McClymonds High School is a public high school in the West Oakland neighborhood of Oakland, California, United States.

In addition to being the third oldest high school in Oakland, it is the only comprehensive high school in West Oakland, operated by the Oakland Unified School District.

History

Early history (1915-2005)
In January 1915, McClymonds High School started in a small building formerly occupied by Oakland Technical High School. Originally, 60 students were enrolled in the school, which at that time was called Vocational High School. It was the first public school in California to offer summer school.

The school was named after J.W. McClymonds, who at one time was the superintendent of the Oakland Unified School District. Ida Louise Jackson, the first black teacher in the Oakland district, taught at McClymonds before her retirement in 1953.

In 1927, with $325,000 spent on additional classrooms, the school became more of a regular school than a summer school. In 1933, the legislative act was passed, regulating school building construction. This required that schools have steel and structural support on the inside. The building did not meet these requirements.
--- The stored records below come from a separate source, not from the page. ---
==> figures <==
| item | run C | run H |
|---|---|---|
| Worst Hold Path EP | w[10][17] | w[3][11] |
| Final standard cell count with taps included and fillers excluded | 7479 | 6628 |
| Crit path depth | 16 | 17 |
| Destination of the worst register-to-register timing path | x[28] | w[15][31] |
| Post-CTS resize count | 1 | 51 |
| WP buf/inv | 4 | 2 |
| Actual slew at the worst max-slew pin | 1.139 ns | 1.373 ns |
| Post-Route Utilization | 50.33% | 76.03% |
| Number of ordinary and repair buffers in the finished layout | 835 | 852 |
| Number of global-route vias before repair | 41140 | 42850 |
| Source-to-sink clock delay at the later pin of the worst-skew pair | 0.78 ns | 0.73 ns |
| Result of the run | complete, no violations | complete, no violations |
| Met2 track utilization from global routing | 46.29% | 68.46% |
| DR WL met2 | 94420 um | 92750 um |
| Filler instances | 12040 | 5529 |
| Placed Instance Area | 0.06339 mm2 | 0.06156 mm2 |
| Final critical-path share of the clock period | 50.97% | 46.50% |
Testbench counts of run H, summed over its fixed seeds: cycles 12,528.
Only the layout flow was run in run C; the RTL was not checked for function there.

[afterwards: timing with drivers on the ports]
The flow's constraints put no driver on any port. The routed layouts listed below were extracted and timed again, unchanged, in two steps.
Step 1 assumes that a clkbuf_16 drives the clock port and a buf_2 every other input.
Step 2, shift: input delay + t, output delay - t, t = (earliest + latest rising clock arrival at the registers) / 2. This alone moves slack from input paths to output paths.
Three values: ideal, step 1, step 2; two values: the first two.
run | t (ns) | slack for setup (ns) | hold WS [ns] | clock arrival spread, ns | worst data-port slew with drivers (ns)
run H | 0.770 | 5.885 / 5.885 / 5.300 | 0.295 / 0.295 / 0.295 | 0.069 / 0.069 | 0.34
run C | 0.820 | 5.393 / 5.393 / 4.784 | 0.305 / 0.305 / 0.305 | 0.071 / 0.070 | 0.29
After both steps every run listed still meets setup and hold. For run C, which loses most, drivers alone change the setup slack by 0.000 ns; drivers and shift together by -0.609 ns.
The school decided to move to 14th and Myrtle Street in the same building with Lowell Junior High School. McClymonds High thereby became a four year high school. The name changed from J.W. McClymonds to Lowell McClymonds, then to McClymonds Lowell High School. Finally, in September 1938, the official name of the school became McClymonds, and it was moved to 26th and Myrtle.

McClymonds Educational Complex (2005-2010)
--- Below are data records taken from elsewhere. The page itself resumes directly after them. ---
This is an optimization exercise on Yosys and OpenROAD, whose aim is small area, a short achievable clock period and few clock cycles per item, not a production implementation. Only simulation tests tie the RTL to the original design; equivalence was not proved.

## flow/flow/run.sh

```bash
#!/bin/bash
set -uo pipefail
MARGIN=${MARGIN:-7}
sed "s/SETUP_SLACK_MARGIN=[0-9.]*/SETUP_SLACK_MARGIN=$MARGIN/" standard.sh > standard_margin.sh
grep -q "SETUP_SLACK_MARGIN=$MARGIN" standard_margin.sh || sed -i "s/make -C/make SETUP_SLACK_MARGIN=$MARGIN -C/" standard_margin.sh
bash standard_margin.sh > standard.log 2>&1
```

## flow/standard.sh

```bash
#!/bin/bash
# synth_recipe.tcl (not shown) runs the flow's synth.tcl, then flattens the netlist and writes it again
# the make line also repeats each setting of config.mk as NAME=value (left out here)
make -C /OpenROAD-flow-scripts/flow DESIGN_CONFIG=/design/flow/config.mk WORK_HOME=/design/flow/orfs CLKGATE_MAP_FILE= SYNTH_SCRIPT=/design/flow/synth_recipe.tcl "${@:-finish}"
```

## flow/config.mk

```make
export PLATFORM = sky130hd
export DESIGN_NAME = symcode_decoder
export DESIGN_NICKNAME = symcode_decoder
export VERILOG_FILES = /design/flow/design.v
export SDC_FILE = /design/flow/constraint.sdc
export NUM_CORES = 4
export LEC_CHECK = 0
export ABC_AREA = 1
export CAP_MARGIN = 20
export CORE_MARGIN = 2
export CORE_UTILIZATION = 40
export SETUP_SLACK_MARGIN = 5
export SLEW_MARGIN = 20
```

## flow/constraint.sdc

```tcl
create_clock -name core_clock -period 10.0 [get_ports {clk}]
set_input_delay 2.0000 -clock core_clock [delete_from_list [all_inputs] [get_ports {clk}]]
set_output_delay 2.0000 -clock core_clock [all_outputs]
set_load 0.01 [all_outputs]
```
In 2005, McClymonds was split into three smaller schools: BEST, EXCEL, and Kizmet Academy, collectively known as McClymonds Educational Complex.
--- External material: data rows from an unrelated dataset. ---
From an optimization exercise on the open Yosys and OpenROAD flow, aimed at small area, a short achievable clock period and few clock cycles; shortcuts taken in it are not production practice.
Function was checked by simulation only, so behaviour that the tests miss may differ from the original.

==> inputs of indigo <==
## lc_fpu
module lc_fpu (
    input  wire        clk,
    input  wire        rst,
    input  wire        start,
    input  wire [3:0]  op,
    input  wire [31:0] a,
    input  wire [31:0] b,
    output reg         done,
    output wire [31:0] result,
    output wire        flag
);
clock: 20.0 ns
lec_check: 0
abc_area: 1
cap_margin: 20
core_margin: 2
core_utilization: 40
slew_margin: 20
run.sh (not shown) runs the stock make flow with config.mk's settings and CLKGATE_MAP_FILE= SYNTH_SCRIPT=/design/flow/synth_recipe.tcl, a recipe that flattens the netlist after the stock synthesis.
==> inputs of quartz, as changes to indigo <==
--- a/flow/design.v
+++ b/flow/design.v
@@ -18,18 +18,18 @@
     reg         busy;                  
     reg  [2:0]  cnt;
     reg  [31:0] m_r;                   
     reg  signed [9:0] e_r;             
     reg         s_r;                   
     reg         raw_r;                 
     reg         flag_r;
     reg  [22:0] d_r;                   
-    reg  [25:0] q_r;                   
-    reg         mul_r;                 
+    reg  [23:0] q_r;                   
+    reg  [4:0]  lz_r;                  
     wire        sa = a[31];
     wire [7:0]  ea = a[30:23];
     wire [22:0] fa = a[22:0];
     wire        sbr = b[31];
     wire [7:0]  eb = b[30:23];
     wire [22:0] fb = b[22:0];
     wire a_emax = (ea == 8'hFF);
     wire b_emax = (eb == 8'hFF);
@@ -45,45 +45,50 @@
     wire [23:0] mb = {1'b1, fb};
     wire op_add  = (op == OP_FADD) || (op == OP_FSUB);
     wire op_mul  = (op == OP_FMUL);
     wire op_div  = (op == OP_FDIV);
     wire op_itof = (op == OP_ITOF);
     wire op_ftoi = (op == OP_FTOI);
     wire op_abs  = (op == OP_FABS);
     wire        sb = sbr ^ (op == OP_FSUB);
-    wire        a_big   = {ea, fa} >= {eb, fb};
+    wire [7:0]  eb_al   = op_ftoi ? 8'd158 : eb;
+    wire        a_big   = {ea, fa} >= {eb_al, fb};
     wire        s_big   = a_big ? sa : sb;
     wire [7:0]  e_big   = a_big ? ea : eb;
-    wire [7:0]  ediff   = a_big ? (ea - eb) : (eb - ea);
+    wire [7:0]  ediff   = a_big ? (ea - eb_al) : (eb_al - ea);
     wire [23:0] za = a_zero ? 24'd0 : ma;
     wire [23:0] zb = b_zero ? 24'd0 : mb;
     wire [23:0] m_big   = a_big ? za : zb;
     wire [23:0] m_small = a_big ? zb : za;
     wire        both_zero = a_zero && b_zero;
     wire [53:0] al_full = {m_small, 3'b000, 27'd0} >> ediff[4:0];
     wire        al_far  = (ediff[7:5] != 3'd0);
     wire [26:0] small_sh = al_far ? {26'd0, (m_small != 24'd0)}
                                   : {al_full[53:28], al_full[27] | (al_full[26:0] != 27'd0)};
     wire        eff_sub = sa ^ sb;
+    wire        near    = eff_sub && (ediff[7:1] == 7'd0);
+    wire [24:0] near_d  = {m_big, 1'b0} - (ediff[0] ? {1'b0, m_small} : {m_small, 1'b0});
+    wire [4:0]  near_lz;
+    lc_fpu_lzc32 u_lzn (.x({1'b0, near_d, 6'd0}), .n(near_lz));
     wire [27:0] sum = {1'b0, m_big, 3'b000} + ({1'b0, small_sh} ^ {28{eff_sub}})
                       + {27'd0, eff_sub};
     wire add_nan = a_nan || b_nan || (a_inf && b_inf && eff_sub);
     wire add_inf = a_inf || b_inf;
     wire add_inf_s = a_inf ? sa : sb;
     function [22:0] bitrev23(input [22:0] v);
         integer t;
         begin
             for (t = 0; t < 23; t = t + 1)
                 bitrev23[t] = v[22 - t];
         end
     endfunction
     wire [47:0] pcs_s, pcs_c;
     lc_fpu_mul_cs u_mul (.x(ma), .y(mb), .s(pcs_s), .c(pcs_c));
-    wire [22:0] plo = {1'b0, pcs_s[21:0]} + {1'b0, pcs_c[21:0]};
+    wire [47:0] prod = pcs_s + pcs_c;
     wire [4:0]  tza, tzb;
     lc_fpu_lzc32 u_tza (.x({bitrev23(fa), 9'h1FF}), .n(tza));
     lc_fpu_lzc32 u_tzb (.x({bitrev23(fb), 9'h1FF}), .n(tzb));
     wire        mul_st = ({1'b0, tza} + {1'b0, tzb}) < 6'd22;
     wire        s_mul = sa ^ sbr;
     wire mul_nan = a_nan || b_nan || (a_inf && b_zero) || (a_zero && b_inf);
     wire mul_inf = a_inf || b_inf;
     wire mul_zero = a_zero || b_zero;
@@ -93,18 +98,19 @@
     wire [23:0] div_r1 = div_x[23:0] - mb[23:0];
     wire div_nan  = a_nan || b_nan || (a_inf && b_inf) || (a_zero && b_zero);
     wire div_inf  = a_inf || b_zero;
     wire div_zero = a_zero || b_inf;
     wire div_special = a_nan || b_nan || a_inf || b_inf || a_zero || b_zero;
     wire signed [9:0] div_e = $signed({2'b00, ea}) - $signed({2'b00, eb}) + 10'sd127
                               - {9'd0, div_lt};
     wire [31:0] imag = a[31] ? -a : a;
-    wire [7:0]  ftoi_sh = 8'd158 - ea;
-    wire [31:0] ftoi_mag = {ma, 8'd0} >> ftoi_sh[4:0];
+    wire [4:0]  itof_lz;
+    lc_fpu_lzc32 u_lzi (.x(imag), .n(itof_lz));
+    wire [31:0] ftoi_mag = al_full[53:22];
     wire [31:0] ftoi_res =
         a_nan ? 32'd0 :
         (a_inf || ea >= 8'd158) ? (sa ? 32'h8000_0000 : 32'h7FFF_FFFF) :
         (ea < 8'd127) ? 32'd0 :
         (sa ? -ftoi_mag : ftoi_mag);
     wire [31:0] fabs_res = a_nan ? QNAN : a_zero ? 32'd0 : {1'b0, ea, fa};
     wire [30:0] ka = a_zero ? 31'd0 : a[30:0];
     wire [30:0] kb = b_zero ? 31'd0 : b[30:0];
@@ -117,38 +123,41 @@
                                   (!sa && !sbr) ? k_lt :
                                   ( sa &&  sbr) ? (!k_lt && !k_eq) : 1'b0);
     wire        cmp_flag = (op == OP_FEQ) ? c_eq :
                            (op == OP_FLT) ? c_lt : (c_lt || c_eq);
     reg  [31:0] m_in;
     reg  signed [9:0] e_in;
     reg         s_in;
     reg         raw_in;
+    reg  [4:0]  lz_in;
     always @(*) begin
         m_in   = 32'd0;
         e_in   = 10'sd0;
         s_in   = 1'b0;
         raw_in = 1'b1;
+        lz_in  = 5'd0;
         if (op_add) begin
             if (add_nan)        m_in = QNAN;
             else if (add_inf)   m_in = {add_inf_s, 8'hFF, 23'd0};
             else if (both_zero) m_in = {sa & sb, 31'd0};
             else begin
                 raw_in = 1'b0;
                 m_in   = {sum, 4'd0};
                 e_in   = $signed({2'b00, e_big}) + 10'sd1;
                 s_in   = s_big;
+                lz_in  = near ? near_lz : {4'd0, eff_sub};
             end
         end else if (op_mul) begin
             if (mul_nan)        m_in = QNAN;
             else if (mul_inf)   m_in = {s_mul, 8'hFF, 23'd0};
             else if (mul_zero)  m_in = {s_mul, 31'd0};
             else begin
                 raw_in = 1'b0;
-                m_in   = {pcs_s[47:22], mul_st, plo[22], 4'd0};
+                m_in   = {prod[47:22], mul_st, 5'd0};
                 e_in   = mul_e;
                 s_in   = s_mul;
             end
         end else if (op_div) begin
             if (div_nan)        m_in = QNAN;
             else if (div_inf)   m_in = {s_mul, 8'hFF, 23'd0};
             else if (div_zero)  m_in = {s_mul, 31'd0};
             else begin
@@ -157,16 +166,17 @@
                 e_in   = div_e;
                 s_in   = s_mul;
             end
         end else if (op_itof) begin
             raw_in = 1'b0;
             m_in   = imag;
             e_in   = 10'sd158;
             s_in   = a[31];
+            lz_in  = itof_lz;
         end else if (op_ftoi) begin
             m_in   = ftoi_res;
         end else if (op_abs) begin
             m_in   = fabs_res;
         end
     end
     wire [23:0] dv_d = {1'b1, d_r};
     wire [23:0] dv_r [0:DIV_K];
@@ -196,65 +206,80 @@
         end else begin
             cnt  <= 3'd0;
             done <= start && !(op_div && !div_special);
             busy <= start && op_div && !div_special;
         end
     end
     always @(posedge clk) begin
         if (busy) begin
-            q_r <= {q_r[25-DIV_K:0], dv_q};
+            q_r <= {q_r[23-DIV_K:0], dv_q};
             if (last)
                 m_r <= {1'b1, q_all, dv_st, 6'd0};
             else
                 m_r <= {8'd0, dv_r[DIV_K]};
         end else begin
             m_r    <= m_in;
             e_r    <= e_in;
             s_r    <= s_in;
             raw_r  <= raw_in;
             flag_r <= cmp_flag;
             d_r    <= fb;
-            q_r    <= pcs_c[47:22];
-            mul_r  <= op_mul;
+            lz_r   <= lz_in;
         end
     end
-    function [31:0] round_pack(input s, input signed [9:0] e, input [23:0] m,
-                               input g, input st);
-        reg [24:0] mr;
-        reg signed [10:0] er;
-        begin
-            mr = {1'b0, m} + {24'd0, g && (st || m[0])};
-            er = $signed({e[9], e}) + $signed({10'd0, mr[24]});
-            if (er >= 11'sd255)
-                round_pack = {s, 8'hFF, 23'd0};
-            else if (er <= 11'sd0)
-                round_pack = {s, 31'd0};
-            else
-                round_pack = {s, er[7:0], mr[22:0]};
-        end
-    endfunction
-    wire [4:0] lz;
-    lc_fpu_lzc32 u_lzc (.x(m_r), .n(lz));
-    wire [31:0] nrm  = m_r << lz;
+    wire [31:0] nrm0 = m_r << lz_r;
+    wire        top  = nrm0[31];
+    wire [31:0] nrm  = top ? nrm0 : {nrm0[30:0], 1'b0};
     wire [23:0] mant = nrm[31:8];
     wire        rg   = nrm[7];
-    wire        rst_b = (nrm[6:0] != 7'd0);
+    wire        rs   = (nrm[6:0] != 7'd0);
     wire        mz   = (m_r == 32'd0);
-    wire signed [9:0] eg = e_r - $signed({5'd0, lz});
-    wire [31:0] gen_res = mz ? 32'd0 : round_pack(s_r, eg, mant, rg, rst_b);
-    wire [25:0] pm = m_r[31:6] + q_r + {25'd0, m_r[4]};
-    wire [23:0] mant_m = pm[25] ? pm[25:2] : pm[24:1];
-    wire        g_m    = pm[25] ? pm[1] : pm[0];
-    wire        st_m   = (pm[25] & pm[0]) | m_r[5];
-    wire signed [9:0] em = e_r - {9'd0, !pm[25]};
-    wire [31:0] mul_res = round_pack(s_r, em, mant_m, g_m, st_m);
-    assign result = raw_r ? m_r : mul_r ? mul_res : gen_res;
+    wire signed [10:0] e_0  = $signed({e_r[9], e_r}) - $signed({6'd0, lz_r});
+    wire signed [10:0] e_m1 = e_0 - 11'sd1;
+    wire signed [10:0] e_p1 = e_0 + 11'sd1;
+    wire ov_0 = (e_0 >= 11'sd255),  un_0 = (e_0 <= 11'sd0);
+    wire ov_m1 = (e_m1 >= 11'sd255), un_m1 = (e_m1 <= 11'sd0);
+    wire ov_p1 = (e_p1 >= 11'sd255), un_p1 = (e_p1 <= 11'sd0);
+    wire        inc = rg && (rs || mant[0]);
+    wire [23:0] pa;                        
+    lc_fpu_pand24 u_pa (.x(mant), .p(pa));
+    wire        cout = inc && pa[23] && mant[23];
+    wire [22:0] frac = mant[22:0] ^ ({23{inc}} & pa[22:0]);
+    wire [7:0]  er = (top && cout) ? e_p1[7:0] : (top || cout) ? e_0[7:0] : e_m1[7:0];
+    wire        ov = (top && cout) ? ov_p1 : (top || cout) ? ov_0 : ov_m1;
+    wire        un = (top && cout) ? un_p1 : (top || cout) ? un_0 : un_m1;
+    wire [31:0] gen_res =
+        mz ? 32'd0 :
+        ov ? {s_r, 8'hFF, 23'd0} :
+        un ? {s_r, 31'd0} :
+        {s_r, er, frac};
+    assign result = raw_r ? m_r : gen_res;
     assign flag   = flag_r;
 endmodule
+module lc_fpu_pand24 (
+    input  wire [23:0] x,
+    output wire [23:0] p
+);
+    wire [23:0] t [0:5];
+    assign t[0] = x;
+    genvar i, k;
+    generate
+        for (k = 0; k < 5; k = k + 1) begin : lv
+            for (i = 0; i < 24; i = i + 1) begin : bt
+                if (i >= (1 << k)) begin : m
+                    assign t[k+1][i] = t[k][i] & t[k][i - (1 << k)];
+                end else begin : c
+                    assign t[k+1][i] = t[k][i];
+                end
+            end
+        end
+    endgenerate
+    assign p = {t[5][22:0], 1'b1};
+endmodule
 module lc_fpu_lzc32 (
     input  wire [31:0] x,
     output wire [4:0]  n
 );
     wire [15:0] v1;
     wire [15:0] p1;
     wire [7:0]  v2;
     wire [15:0] p2;
==> flow/flow/run.sh (new file) <==
#!/bin/bash
# Layout flow: the standard ORFS flow (standard.sh) with two changes:
# the buffers ORFS puts on every input and output port are
# sky130_fd_sc_hd__buf_4 cells instead of the delay cells buffer_ports picks
# on its own, and the timing repair steps aim at a setup slack margin
# (SETUP_SLACK_MARGIN) so that the resizer also works on paths that already
# meet the design's clock period. The SDC and clock are not changed.
# Each tool's output goes to the ORFS logs under orfs/logs; the make
# output goes to standard.log.
set -uo pipefail
bash standard.sh "BUFFER_PORTS_ARGS=-buffer_cell sky130_fd_sc_hd__buf_4" SETUP_SLACK_MARGIN=10 finish > standard.log 2>&1
==> flow/standard.sh (new file) <==
#!/bin/bash
# synth_recipe.tcl (not shown) runs the flow's synth.tcl, then flattens the netlist and writes it again
# the make line also repeats each setting of config.mk as NAME=value (left out here)
make -C /OpenROAD-flow-scripts/flow DESIGN_CONFIG=/design/flow/config.mk WORK_HOME=/design/flow/orfs CLKGATE_MAP_FILE= SYNTH_SCRIPT=/design/flow/synth_recipe.tcl "${@:-finish}"
- CAP_MARGIN: 20 -> 30
- SLEW_MARGIN: 20 -> 30
removed: flow/run.sh
==> comparison <==
indigo ran to the end with no violations. quartz ran to the end with no violations. In quartz the global-route usage is higher than in indigo, by 1.8 points. In indigo the setup slack is lower than in quartz, by 3.4 ns. Register-to-register slack: quartz is better than indigo (1.8 ns). Of indigo and quartz, indigo has the higher critical path depth (gap 15).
"Mack Is Back!" (2010-present)
In 2010, McClymonds Educational Complex returned to being McClymonds High School.  The school's 2010-11 theme was "Mack is Back!"

On September 24, 2010, the school opened a new, state-of-the-art football field, William Belford Stadium, named in honor of the late William "Bill" Belford (often called the "godfather" of McClymonds sports).

Notable events and mentions in the media
Malcolm X gave a speech at McClymonds at a function sponsored by the Afro-American Association. A young Muhammad Ali also spoke at the function. The Black Panthers co-founder Huey P. Newton was in attendance. The Afro-American Association also held a demonstration at the school in 1963 about the importance of staying in school and studying.

Currently, many students are working in conjunction with students from nearby UC Berkeley to revitalize a dilapidated drug-ridden park into a history learning park and expand it into the school's campus.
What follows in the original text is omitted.